Unit 3. The Rise of Apartheid

There is no place for him [the African] in the European community above the level of certain forms of labor. Within his own community, however, all doors are open. For that reason it is to no avail for him to receive a training which has as its aim absorption in the European community, where he cannot be absorbed.
Hendrik F. Verwoerd (1954)
In 1948, the Reunited National Party, representing ethnic nationalist Afrikaners, won the national election on a platform of racism and segregation under the slogan of "apartheid"- or "apartness" in the Afrikaans language. Apartheid built upon earlier laws, but made segregation more rigid and enforced it more aggressively. It significantly extended the reach of the racist state and led to a systematic and fundamental deterioration of the position of black people in South Africa for the next four decades.

The rise of Afrikaner nationalism in the 1920s and 1930s was a critical factor in the electoral victory of the National Party (as it was renamed in 1951). Afrikaners constituted a numerical majority of the white electorate in South Africa, but they were divided along class, regional, and other fault lines. This began to change with the founding of the National Party in 1914 and the Broederbond (Afrikaner Brotherhood, a secret society) in 1918. Afrikaner ethnic nationalism grew out of a foundation of Calvinist religious thought that Afrikaners were God’s "chosen people," united by a common language: Afrikaans. In 1934, extremist Afrikaner politicians and intellectuals broke away from the original party, which had merged with the South African Party to form the United Party, and established the Purified National Party (HNP) under the leadership of Daniel F. Malan. The Purified National Party and the Broederbond mobilized ordinary Afrikaners around the centenary of the Great Trek - a celebration reenacting the migration of Afrikaners in the 1830s to the northern and northeastern parts of South Africa. The Dutch Reformed Church in South Africa provided a theological justification for apartheid. Alongside cultural and political mobilization, Afrikaner economic power also developed significantly in the 1930s. Afrikaner capital expanded through the insurance giant Sanlam and the Volkskas bank (now ABSA), while Afrikaner workers formed their own ethnic unions, such as Spoorbond in the railways.

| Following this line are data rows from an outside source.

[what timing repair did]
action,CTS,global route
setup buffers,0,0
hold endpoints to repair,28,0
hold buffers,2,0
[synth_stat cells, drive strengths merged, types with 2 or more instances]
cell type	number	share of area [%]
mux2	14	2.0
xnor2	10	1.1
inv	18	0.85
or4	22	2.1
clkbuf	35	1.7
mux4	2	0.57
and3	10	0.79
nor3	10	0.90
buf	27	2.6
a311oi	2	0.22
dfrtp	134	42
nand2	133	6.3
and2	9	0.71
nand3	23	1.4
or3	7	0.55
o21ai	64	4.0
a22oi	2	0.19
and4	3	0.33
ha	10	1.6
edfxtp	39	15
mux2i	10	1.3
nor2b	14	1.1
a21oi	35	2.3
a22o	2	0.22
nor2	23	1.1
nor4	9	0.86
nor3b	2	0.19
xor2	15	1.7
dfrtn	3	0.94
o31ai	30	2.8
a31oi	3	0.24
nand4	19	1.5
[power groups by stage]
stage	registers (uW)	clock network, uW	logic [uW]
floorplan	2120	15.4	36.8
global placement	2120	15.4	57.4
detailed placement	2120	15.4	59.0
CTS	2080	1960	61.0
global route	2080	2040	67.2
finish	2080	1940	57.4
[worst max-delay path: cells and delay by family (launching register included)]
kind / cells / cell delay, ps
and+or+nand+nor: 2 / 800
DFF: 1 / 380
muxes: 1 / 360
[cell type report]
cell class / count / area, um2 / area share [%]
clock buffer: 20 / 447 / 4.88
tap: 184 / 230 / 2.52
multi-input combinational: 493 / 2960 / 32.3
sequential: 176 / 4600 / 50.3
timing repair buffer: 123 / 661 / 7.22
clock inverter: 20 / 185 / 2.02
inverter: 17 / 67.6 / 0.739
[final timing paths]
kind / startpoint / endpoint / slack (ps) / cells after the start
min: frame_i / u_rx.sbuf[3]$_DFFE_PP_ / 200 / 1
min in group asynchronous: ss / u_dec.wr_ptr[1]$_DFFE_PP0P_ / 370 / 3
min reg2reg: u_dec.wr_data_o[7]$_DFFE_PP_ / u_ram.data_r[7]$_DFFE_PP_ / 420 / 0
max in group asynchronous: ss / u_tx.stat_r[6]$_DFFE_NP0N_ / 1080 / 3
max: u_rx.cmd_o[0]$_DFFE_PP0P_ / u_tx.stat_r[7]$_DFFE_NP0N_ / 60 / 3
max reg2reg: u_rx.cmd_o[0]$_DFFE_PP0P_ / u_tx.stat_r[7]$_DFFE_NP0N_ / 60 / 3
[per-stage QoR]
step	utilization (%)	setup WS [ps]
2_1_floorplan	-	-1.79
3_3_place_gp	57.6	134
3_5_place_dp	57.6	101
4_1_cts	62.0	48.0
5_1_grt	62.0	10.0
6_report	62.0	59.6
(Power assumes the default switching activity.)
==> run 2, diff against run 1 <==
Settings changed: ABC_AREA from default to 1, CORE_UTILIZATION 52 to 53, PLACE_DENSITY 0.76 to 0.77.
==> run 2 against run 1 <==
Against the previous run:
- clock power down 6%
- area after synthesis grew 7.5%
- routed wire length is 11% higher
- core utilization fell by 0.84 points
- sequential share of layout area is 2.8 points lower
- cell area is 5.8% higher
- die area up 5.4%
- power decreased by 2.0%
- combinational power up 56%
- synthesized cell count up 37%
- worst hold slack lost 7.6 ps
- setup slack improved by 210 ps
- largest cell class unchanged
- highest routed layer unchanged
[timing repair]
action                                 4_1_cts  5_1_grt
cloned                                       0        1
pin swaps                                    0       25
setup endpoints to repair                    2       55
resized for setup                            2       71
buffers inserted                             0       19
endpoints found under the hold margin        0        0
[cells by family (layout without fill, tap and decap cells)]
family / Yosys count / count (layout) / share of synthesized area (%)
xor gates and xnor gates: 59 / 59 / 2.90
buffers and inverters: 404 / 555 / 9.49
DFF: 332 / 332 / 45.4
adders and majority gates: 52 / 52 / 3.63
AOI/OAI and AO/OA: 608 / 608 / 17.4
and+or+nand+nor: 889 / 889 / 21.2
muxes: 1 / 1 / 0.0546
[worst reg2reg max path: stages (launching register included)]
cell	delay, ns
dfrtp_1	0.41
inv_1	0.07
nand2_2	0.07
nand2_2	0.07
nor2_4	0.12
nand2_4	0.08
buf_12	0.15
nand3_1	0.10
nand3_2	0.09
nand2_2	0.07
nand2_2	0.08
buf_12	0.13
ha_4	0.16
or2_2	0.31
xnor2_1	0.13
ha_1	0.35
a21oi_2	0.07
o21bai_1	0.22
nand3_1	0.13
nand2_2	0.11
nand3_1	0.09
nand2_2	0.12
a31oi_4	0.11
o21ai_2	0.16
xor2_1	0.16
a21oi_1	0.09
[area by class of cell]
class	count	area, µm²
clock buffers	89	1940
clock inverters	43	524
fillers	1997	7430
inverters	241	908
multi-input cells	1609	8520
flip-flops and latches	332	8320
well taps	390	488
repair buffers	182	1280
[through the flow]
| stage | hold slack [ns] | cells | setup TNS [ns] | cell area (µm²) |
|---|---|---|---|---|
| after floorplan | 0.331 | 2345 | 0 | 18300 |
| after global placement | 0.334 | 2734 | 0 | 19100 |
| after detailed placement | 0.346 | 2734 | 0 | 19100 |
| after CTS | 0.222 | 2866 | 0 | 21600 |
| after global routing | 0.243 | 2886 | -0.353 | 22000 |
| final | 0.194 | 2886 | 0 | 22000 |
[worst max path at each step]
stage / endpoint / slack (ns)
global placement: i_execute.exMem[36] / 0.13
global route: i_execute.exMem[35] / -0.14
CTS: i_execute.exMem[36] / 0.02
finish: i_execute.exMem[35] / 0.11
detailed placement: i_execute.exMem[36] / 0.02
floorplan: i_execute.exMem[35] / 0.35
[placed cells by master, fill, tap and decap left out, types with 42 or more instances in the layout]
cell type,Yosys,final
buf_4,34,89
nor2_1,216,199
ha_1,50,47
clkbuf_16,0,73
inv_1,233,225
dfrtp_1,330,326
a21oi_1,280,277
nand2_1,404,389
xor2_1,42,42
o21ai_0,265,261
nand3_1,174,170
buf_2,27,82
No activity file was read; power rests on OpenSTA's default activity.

National Party leaders D. F. Malan and Hendrik F. Verwoerd were the architects of apartheid. Malan used the term "apartheid" from the 1930s as he distanced his party from British traditions of liberalism and the earlier policy of segregation, which he saw as too lenient towards blacks. Verwoerd, educated in the Netherlands, the United States, and Germany, was the main ideologue of apartheid. He became Native Affairs Minister in the early 1950s and Prime Minister in 1958.